Secondo le segnalazioni raccolte, i responsabili di Aibi non hanno denunciato quanto sapevano, hanno fornito informazioni non corrispondenti al vero. E, attraverso i loro assistenti locali, avrebbero addirittura ostacolato la partenza per l’Italia di decine di bimbi, mettendo così a rischio il trasferimento di tutti i centocinquantuno minori già adottati in Congo da famiglie italiane
L’inchiesta di copertina “Ladri di bambini”, su “l’Espresso” è stata realizzata grazie a una fonte interna ad Aibi, a contatti diretti con la capitale Kinshasa e a un lavoro di ricerca sui documenti dell’associazione cominciato nel dicembre 2012.

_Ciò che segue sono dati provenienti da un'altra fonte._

## src/rtl/crv_pkg.sv

```systemverilog
// crv_pkg: shared types and constants for the CSV row validator.
// Holds the result beat type, register indexes, field classes and byte codes.
// No dependencies.
package crv_pkg;

    // Configuration port
    localparam int CFG_INDEX_BITS = 3;
    localparam int CFG_DATA_BITS  = 16;

    localparam logic [CFG_INDEX_BITS-1:0] CFG_SEPARATOR  = 3'd0;
    localparam logic [CFG_INDEX_BITS-1:0] CFG_QUOTE      = 3'd1;
    localparam logic [CFG_INDEX_BITS-1:0] CFG_NEWLINE    = 3'd2;
    localparam logic [CFG_INDEX_BITS-1:0] CFG_CHECK_EN   = 3'd3;
    localparam logic [CFG_INDEX_BITS-1:0] CFG_TYPE_INDEX = 3'd4;
    localparam logic [CFG_INDEX_BITS-1:0] CFG_WANTED     = 3'd5;

    // Register reset values
    localparam logic [7:0]  SEPARATOR_RST  = 8'h2c;
    localparam logic [7:0]  QUOTE_RST      = 8'h22;
    localparam logic [7:0]  NEWLINE_RST    = 8'h0a;
    localparam logic [3:0]  CHECK_EN_RST   = 4'hf;
    localparam logic [15:0] TYPE_INDEX_RST = 16'd0;

    // Field classes
    typedef enum logic [1:0] {
        CLS_EMPTY   = 2'd0,
        CLS_INTEGER = 2'd1,
        CLS_NUMBER  = 2'd2,
        CLS_STRING  = 2'd3
    } field_class_t;

    localparam field_class_t WANTED_RST = CLS_INTEGER;

    // check_enables bit positions
    localparam int EN_COUNT = 0;
    localparam int EN_QUOTE = 1;
    localparam int EN_CTRL  = 2;
    localparam int EN_TYPE  = 3;

    // Byte codes
    localparam logic [7:0] CH_SPACE   = 8'h20;
    localparam logic [7:0] CH_DLE     = 8'h10;
    localparam logic [7:0] CH_CR      = 8'h0d;
    localparam logic [7:0] CH_PLUS    = 8'h2b;
    localparam logic [7:0] CH_MINUS   = 8'h2d;
    localparam logic [7:0] CH_COMMA   = 8'h2c;
    localparam logic [7:0] CH_PERIOD  = 8'h2e;
    localparam logic [7:0] CH_NINE    = 8'h39;
    localparam logic [7:0] CH_SLASH   = 8'h2f;

    // One result beat
    typedef struct packed {
        logic [31:0] row_num;
        logic [15:0] fields_in_row;
        logic        is_header;
        logic        count_mismatch;
        logic        bad_quote_found;
        logic        control_byte_found;
        logic        type_match_found;
        logic        any_flag;
    } crv_result_t;

endpackage

```

## src/rtl/crv_num_chk.sv

```systemverilog
// crv_num_chk: running numeric checker for one reading of a CSV field.
// Tracks sign slot, decimal marks and failure; reports the field class so far.
// Depends on crv_pkg.
module crv_num_chk (
    input  logic                       clk,
    input  logic                       rst_n,
    input  logic                       clear,
    input  logic                       feed,
    input  logic [7:0]                 data,
    output crv_pkg::field_class_t      cls
);
    import crv_pkg::*;

    logic [1:0] marks_reg, marks_next;
    logic       failed_reg, failed_next;
    logic       sign_open_reg, sign_open_next;

    logic       is_sign;
    logic       is_mark;
    logic [1:0] marks_inc;

    // Per-byte update
    always_comb
    begin
        is_sign   = (data == CH_PLUS) || (data == CH_MINUS);
        is_mark   = (data == CH_COMMA) || (data == CH_PERIOD);
        marks_inc = (is_mark && (marks_reg < 2'd2)) ? marks_reg + 2'd1 : marks_reg;

        marks_next     = marks_reg;
        failed_next    = failed_reg;
        sign_open_next = sign_open_reg;
        if (clear)
        begin
            marks_next     = 2'd0;
            failed_next    = 1'b0;
            sign_open_next = 1'b1;
        end
        else if (feed)
        begin
            sign_open_next = 1'b0;
            // a leading sign is consumed and nothing else happens
            if (!(sign_open_reg && is_sign))
            begin
                marks_next  = marks_inc;
                failed_next = failed_reg || (data > CH_NINE) || (data < CH_COMMA) ||
                              (marks_inc > 2'd1) || (data == CH_MINUS) ||
                              (data == CH_SLASH);
            end
        end
    end

    always_ff @(posedge clk or negedge rst_n)
    begin
        if (!rst_n)
        begin
            marks_reg     <= 2'd0;
            failed_reg    <= 1'b0;
            sign_open_reg <= 1'b1;
        end
        else
        begin
            marks_reg     <= marks_next;
            failed_reg    <= failed_next;
            sign_open_reg <= sign_open_next;
        end
    end

    // Class of a non-empty field read this way
    assign cls = failed_reg ? CLS_STRING : ((marks_reg == 2'd1) ? CLS_NUMBER : CLS_INTEGER);

endmodule

```

## src/rtl/crv_out_skid.sv

```systemverilog
// crv_out_skid: two-entry output buffer (output register plus skid register).
// Lets the parser take a byte while a finished row waits downstream.
// Depends on crv_pkg.
module crv_out_skid (
    input  logic                  clk,
    input  logic                  rst_n,
    input  logic                  push,
    input  crv_pkg::crv_result_t  push_data,
    output logic                  full,
    output logic                  out_valid,
    input  logic                  out_stall,
    output crv_pkg::crv_result_t  out_data
);
    import crv_pkg::*;

    logic        out_valid_reg;
    logic        skid_valid_reg;
    crv_result_t out_data_reg;
    crv_result_t skid_data_reg;
    logic        out_free;

    assign out_free = !out_valid_reg || !out_stall;

    // Control
    always_ff @(posedge clk or negedge rst_n)
    begin
        if (!rst_n)
        begin
            out_valid_reg  <= 1'b0;
            skid_valid_reg <= 1'b0;
        end
        else if (out_free)
        begin
            // skid drains first; no push can arrive while it is full
            out_valid_reg  <= skid_valid_reg || push;
            skid_valid_reg <= 1'b0;
        end
        else if (push)
        begin
            skid_valid_reg <= 1'b1;
        end
    end

    // Payload
    always_ff @(posedge clk)
    begin
        if (out_free)
        begin
            out_data_reg <= skid_valid_reg ? skid_data_reg : push_data;
        end
        else if (push)
        begin
            skid_data_reg <= push_data;
        end
    end

    assign full      = skid_valid_reg;
    assign out_valid = out_valid_reg;
    assign out_data  = out_data_reg;

endmodule

```

## src/rtl/csv_row_validator.sv

```systemverilog
// csv_row_validator: CSV byte parser that emits one checked result per row.
// Depends on crv_pkg, crv_num_chk and crv_out_skid.
//
// The block takes one CSV byte per clock and updates its row and field state in
// the same cycle; the byte (newline or end marker) that finishes a row registers its
// result into the output register, or into the skid register while the output is
// stalled. The output side is a register plus a skid register, so input bytes keep
// flowing while one result waits; in_stall rises only when both hold a row, which
// takes a second row finishing while the first is stalled downstream. Sustained
// rate: one byte per clock while in_stall is low. No clearing pass after reset.
module csv_row_validator #(
    parameter int FIELD_COUNT_BITS = 16,
    parameter int ROW_COUNT_BITS   = 32
) (
    input  logic                               clk,
    input  logic                               rst_n,
    // configuration
    input  logic                               cfg_write,
    input  logic [crv_pkg::CFG_INDEX_BITS-1:0] cfg_index,
    input  logic [crv_pkg::CFG_DATA_BITS-1:0]  cfg_data,
    // byte input
    input  logic                               in_valid,
    output logic                               in_stall,
    input  logic [7:0]                         byte_value,
    input  logic                               end_of_input,
    // row result
    output logic                               out_valid,
    input  logic                               out_stall,
    output logic [31:0]                        row_num,
    output logic [15:0]                        fields_in_row,
    output logic                               is_header,
    output logic                               count_mismatch,
    output logic                               bad_quote_found,
    output logic                               control_byte_found,
    output logic                               type_match_found,
    output logic                               any_flag
);
    import crv_pkg::*;

    localparam int CMP_BITS = (FIELD_COUNT_BITS > 16) ? FIELD_COUNT_BITS : 16;
    localparam int FW_BITS  = (FIELD_COUNT_BITS > 16) ? FIELD_COUNT_BITS : 16;
    localparam int RW_BITS  = (ROW_COUNT_BITS > 32) ? ROW_COUNT_BITS : 32;

    // Configuration registers
    logic [7:0]   separator_reg;
    logic [7:0]   quote_reg;
    logic [7:0]   newline_reg;
    logic [3:0]   check_en_reg;
    logic [15:0]  type_index_reg;
    field_class_t wanted_reg;

    always_ff @(posedge clk or negedge rst_n)
    begin
        if (!rst_n)
        begin
            separator_reg  <= SEPARATOR_RST;
            quote_reg      <= QUOTE_RST;
            newline_reg    <= NEWLINE_RST;
            check_en_reg   <= CHECK_EN_RST;
            type_index_reg <= TYPE_INDEX_RST;
            wanted_reg     <= WANTED_RST;
        end
        else if (cfg_write)
        begin
            unique case (cfg_index)
                CFG_SEPARATOR:  separator_reg  <= cfg_data[7:0];
                CFG_QUOTE:      quote_reg      <= cfg_data[7:0];
                CFG_NEWLINE:    newline_reg    <= cfg_data[7:0];
                CFG_CHECK_EN:   check_en_reg   <= cfg_data[3:0];
                CFG_TYPE_INDEX: type_index_reg <= cfg_data[15:0];
                CFG_WANTED:     wanted_reg     <= field_class_t'(cfg_data[1:0]);
                default:        ;
            endcase
        end
    end

    // Parse state
    logic                        in_quotes_reg, in_quotes_next;
    logic [ROW_COUNT_BITS-1:0]   row_counter_reg, row_counter_next;
    logic [FIELD_COUNT_BITS-1:0] head_fields_reg, head_fields_next;
    logic [FIELD_COUNT_BITS-1:0] fld_cnt_reg, fld_cnt_next;
    logic                        field_over_reg, field_over_next;
    logic                        row_has_bytes_reg, row_has_bytes_next;
    logic                        field_has_bytes_reg, field_has_bytes_next;
    logic                        field_multi_reg, field_multi_next;
    logic                        first_was_quote_reg, first_was_quote_next;
    logic [7:0]                  held_byte_reg, held_byte_next;
    logic                        quote_run_odd_reg, quote_run_odd_next;
    logic                        flag_quote_reg, flag_quote_next;
    logic                        flag_ctrl_reg, flag_ctrl_next;
    logic                        flag_type_reg, flag_type_next;

    logic                        in_fire;
    logic                        is_quote, inq_toggled, ends_field, ends_row, ctrl_byte;
    logic                        do_end_field, do_emit, do_content, do_restart, field_clr;
    logic                        type_hit;
    field_class_t                plain_cls, stripped_cls, field_cls;
    logic [FIELD_COUNT_BITS-1:0] field_inc, field_after;
    logic [ROW_COUNT_BITS-1:0]   row_inc;
    logic                        hdr, mismatch;
    logic [RW_BITS-1:0]          row_wide;
    logic [FW_BITS-1:0]          field_wide;
    crv_result_t                 result;
    logic                        skid_full;

    assign in_fire  = in_valid && !in_stall;
    assign in_stall = skid_full;

    // Byte decode
    always_comb
    begin
        is_quote    = (byte_value == quote_reg);
        inq_toggled = in_quotes_reg ^ is_quote;
        ends_field  = !inq_toggled &&
                      ((byte_value == separator_reg) || (byte_value == newline_reg));
        ends_row    = ends_field && (byte_value == newline_reg);
        ctrl_byte   = (byte_value < CH_SPACE) && (byte_value != CH_DLE) &&
                      (byte_value != CH_CR);

        do_restart   = in_fire && end_of_input;
        do_end_field = in_fire && (end_of_input ? (row_has_bytes_reg && field_has_bytes_reg)
                                                : ends_field);
        do_emit      = in_fire && (end_of_input ? row_has_bytes_reg : ends_row);
        do_content   = in_fire && !end_of_input && !ends_field;
        field_clr    = do_restart || do_end_field;
    end

    // Numeric checkers: as written, and with surrounding quotes dropped
    crv_num_chk u_plain_chk (
        .clk   (clk),
        .rst_n (rst_n),
        .clear (field_clr),
        .feed  (do_content),
        .data  (byte_value),
        .cls   (plain_cls)
    );

    crv_num_chk u_stripped_chk (
        .clk   (clk),
        .rst_n (rst_n),
        .clear (field_clr),
        .feed  (do_content && field_has_bytes_reg && field_multi_reg),
        .data  (held_byte_reg),
        .cls   (stripped_cls)
    );

    // Field end: type check and saturating field count
    always_comb
    begin
        if (!field_has_bytes_reg)
            field_cls = CLS_EMPTY;
        else if (first_was_quote_reg && (held_byte_reg == quote_reg))
            field_cls = stripped_cls;
        else
            field_cls = plain_cls;

        type_hit    = do_end_field && !field_over_reg &&
                      (CMP_BITS'(fld_cnt_reg) == CMP_BITS'(type_index_reg)) &&
                      (field_cls == wanted_reg);
        field_inc   = (&fld_cnt_reg) ? fld_cnt_reg
                                     : fld_cnt_reg + FIELD_COUNT_BITS'(1);
        field_after = do_end_field ? field_inc : fld_cnt_reg;
    end

    // Row end: result beat
    always_comb
    begin
        row_inc  = (&row_counter_reg) ? row_counter_reg
                                      : row_counter_reg + ROW_COUNT_BITS'(1);
        hdr      = (row_inc == ROW_COUNT_BITS'(1));
        mismatch = !hdr && (field_after != head_fields_reg);
        row_wide   = RW_BITS'(row_inc);
        field_wide = FW_BITS'(field_after);

        result.row_num            = (row_wide > RW_BITS'(32'hffff_ffff)) ? 32'hffff_ffff
                                                                         : row_wide[31:0];
        result.fields_in_row      = (field_wide > FW_BITS'(16'hffff)) ? 16'hffff
                                                                      : field_wide[15:0];
        result.is_header          = hdr;
        result.count_mismatch     = mismatch;
        result.bad_quote_found    = flag_quote_reg;
        result.control_byte_found = flag_ctrl_reg;
        result.type_match_found   = flag_type_reg || type_hit;
        result.any_flag           = !hdr &&
                                    ((check_en_reg[EN_COUNT] && mismatch) ||
                                     (check_en_reg[EN_QUOTE] && flag_quote_reg) ||
                                     (check_en_reg[EN_CTRL] && flag_ctrl_reg) ||
                                     (check_en_reg[EN_TYPE] && (flag_type_reg || type_hit)));
    end

    // Next state
    always_comb
    begin
        in_quotes_next       = in_quotes_reg;
        row_counter_next     = row_counter_reg;
        head_fields_next     = head_fields_reg;
        fld_cnt_next         = fld_cnt_reg;
        field_over_next      = field_over_reg;
        row_has_bytes_next   = row_has_bytes_reg;
        field_has_bytes_next = field_has_bytes_reg;
        field_multi_next     = field_multi_reg;
        first_was_quote_next = first_was_quote_reg;
        held_byte_next       = held_byte_reg;
        quote_run_odd_next   = quote_run_odd_reg;
        flag_quote_next      = flag_quote_reg;
        flag_ctrl_next       = flag_ctrl_reg;
        flag_type_next       = flag_type_reg;

        // quoted state and row counters
        if (do_restart)
        begin
            in_quotes_next   = 1'b0;
            row_counter_next = '0;
            head_fields_next = '0;
        end
        else
        begin
            if (in_fire)
                in_quotes_next = inq_toggled;
            if (do_emit)
            begin
                row_counter_next = row_inc;
                if (hdr)
                    head_fields_next = field_after;
            end
        end

        // row-level state
        if (do_restart || do_emit)
        begin
            fld_cnt_next       = '0;
            field_over_next    = 1'b0;
            row_has_bytes_next = 1'b0;
            flag_quote_next    = 1'b0;
            flag_ctrl_next     = 1'b0;
            flag_type_next     = 1'b0;
        end
        else
        begin
            if (in_fire)
                row_has_bytes_next = 1'b1;
            if (do_end_field)
            begin
                fld_cnt_next = field_inc;
                if (&fld_cnt_reg)
                    field_over_next = 1'b1;
            end
            flag_type_next  = flag_type_reg || type_hit;
            flag_ctrl_next  = flag_ctrl_reg || (do_content && ctrl_byte);
            // an odd quote run followed by a non-quote content byte
            flag_quote_next = flag_quote_reg ||
                              (do_content && !is_quote && quote_run_odd_reg);
        end

        // field-level state
        if (field_clr)
        begin
            field_has_bytes_next = 1'b0;
            field_multi_next     = 1'b0;
            first_was_quote_next = 1'b0;
            held_byte_next       = 8'h00;
            quote_run_odd_next   = 1'b0;
        end
        else if (do_content)
        begin
            if (is_quote)
                quote_run_odd_next = quote_run_odd_reg ^ field_has_bytes_reg;
            else
                quote_run_odd_next = 1'b0;
            if (!field_has_bytes_reg)
                first_was_quote_next = is_quote;
            else
                field_multi_next = 1'b1;
            held_byte_next       = byte_value;
            field_has_bytes_next = 1'b1;
        end
    end

    always_ff @(posedge clk or negedge rst_n)
    begin
        if (!rst_n)
        begin
            in_quotes_reg       <= 1'b0;
            row_counter_reg     <= '0;
            head_fields_reg     <= '0;
            fld_cnt_reg         <= '0;
            field_over_reg      <= 1'b0;
            row_has_bytes_reg   <= 1'b0;
            field_has_bytes_reg <= 1'b0;
            field_multi_reg     <= 1'b0;
            first_was_quote_reg <= 1'b0;
            held_byte_reg       <= 8'h00;
            quote_run_odd_reg   <= 1'b0;
            flag_quote_reg      <= 1'b0;
            flag_ctrl_reg       <= 1'b0;
            flag_type_reg       <= 1'b0;
        end
        else
        begin
            in_quotes_reg       <= in_quotes_next;
            row_counter_reg     <= row_counter_next;
            head_fields_reg     <= head_fields_next;
            fld_cnt_reg         <= fld_cnt_next;
            field_over_reg      <= field_over_next;
            row_has_bytes_reg   <= row_has_bytes_next;
            field_has_bytes_reg <= field_has_bytes_next;
            field_multi_reg     <= field_multi_next;
            first_was_quote_reg <= first_was_quote_next;
            held_byte_reg       <= held_byte_next;
            quote_run_odd_reg   <= quote_run_odd_next;
            flag_quote_reg      <= flag_quote_next;
            flag_ctrl_reg       <= flag_ctrl_next;
            flag_type_reg       <= flag_type_next;
        end
    end

    // Output buffer
    crv_result_t out_data;

    crv_out_skid u_out_skid (
        .clk       (clk),
        .rst_n     (rst_n),
        .push      (do_emit),
        .push_data (result),
        .full      (skid_full),
        .out_valid (out_valid),
        .out_stall (out_stall),
        .out_data  (out_data)
    );

    assign row_num            = out_data.row_num;
    assign fields_in_row      = out_data.fields_in_row;
    assign is_header          = out_data.is_header;
    assign count_mismatch     = out_data.count_mismatch;
    assign bad_quote_found    = out_data.bad_quote_found;
    assign control_byte_found = out_data.control_byte_found;
    assign type_match_found   = out_data.type_match_found;
    assign any_flag           = out_data.any_flag;

    // Checks
    a_stall_needs_beat: assert property (@(posedge clk) disable iff (!rst_n)
        in_stall |-> out_valid)
        else $error("input stalled with no result beat held");

    a_header_clean: assert property (@(posedge clk) disable iff (!rst_n)
        (out_valid && is_header) |-> (!any_flag && !count_mismatch && row_num == 32'd1))
        else $error("header beat carries flags or a row number other than one");

    a_restart_clears: assert property (@(posedge clk) disable iff (!rst_n)
        (in_fire && end_of_input) |=>
            (!in_quotes_reg && row_counter_reg == '0 && !row_has_bytes_reg))
        else $error("end marker did not restart the parse");

    a_over_at_max: assert property (@(posedge clk) disable iff (!rst_n)
        field_over_reg |-> (&fld_cnt_reg))
        else $error("field overflow without a saturated field count");

endmodule

```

Ne esce un racconto agghiacciante come la trama di un film horror.
Nel tentativo di fermare l’indagine della Cai, diciotto bambini tra i 3 e i 13 anni, già adottati da genitori italiani e quindi con cognome italiano, vengono tenuti in ostaggio per un anno e mezzo, fino al 29 maggio scorso, in due orfanotrofi a Goma nella regione più pericolosa nell’Est del Paese africano.
Una bambina, Amini, 9 anni, figlia adottiva di una coppia di Cosenza, scompare nel nulla.
Altri piccoli sono vittime dell’attacco di un commando che tenta di rapirli e vengono portati al sicuro soltanto dopo lunghe trattative.
Un affidatario congolese che su richiesta della Commissione adozioni della Presidenza del Consiglio e su mandato dell’autorità giudiziaria locale ha messo in salvo quei bambini, come ritorsione viene arrestato su ordine del presidente del Tribunale dei minori di Goma: lo stesso giudice che Aibi, nelle comunicazioni interne, indica come proprio partner.
Durante la detenzione l’affidatario subisce torture: lo immergono in una buca con gli escrementi della prigione, lo picchiano e gli ustionano i genitali.
Altri due incaricati della Cai nelle delicate trattative, due consulenti giuridici, vengono arrestati e a loro volta minacciati di torture per essersi interessati al rilascio dei bambini.
Una suora, anche lei impegnata nei contatti per la liberazione dei piccoli ostaggi, è accusata dallo stesso giudice-partner di Aibi di traffico di minori. Accuse false, ovviamente.
Il presidente-padrone di Aibi, Marco Griffini, 69 anni, un ex sondaggista di mercato e fervente cattolico, dal mese di giugno 2014 quando probabilmente intuisce di essere sotto indagine, comincia la sua guerra personale contro la presidente della Commissione per le adozioni internazionali, il magistrato di lungo corso Silvia Della Monica.
Per due anni Griffini insulta il suo operato e spinge alcuni genitori adottivi a protestare davanti a Palazzo Chigi, inducendo così numerosi parlamentari a presentare interrogazioni al governo per chiedere che la scomoda presidente della Cai sia rimossa.
Tra i più attivi, i senatori Carlo Giovanardi e Aldo Di Biagio, sicuramente all’oscuro dei pesanti retroscena.
Il risultato più stupefacente è che Griffini ha (apparentemente) vinto la sua guerra. Giovedì 9 giugno, proprio quando gli ultimi diciotto bambini tenuti in ostaggio stanno finalmente partendo dalla capitale Kinshasa per l’Italia, una manina con una coincidenza fin troppo sospetta fa firmare al premier Matteo Renzi il decreto di revoca delle deleghe di presidente al magistrato Della Monica, confermata solo come vicepresidente della Cai.
Un missile che, appena qualche ora prima, avrebbe abbattuto tutta l’operazione di salvataggio: se fossero ancora a terra in Congo, i piccoli dovrebbero aspettare altre settimane perchè la nuova presidente, il ministro Maria Elena Boschi, ricominci daccapo la trafila burocratica delle autorizzazioni.
Un tempismo spietato contro il magistrato che sta ancora indagando e che, grazie a due anni di lavoro paziente e riservato, è riuscita a far liberare tutti i bambini tenuti in ostaggio.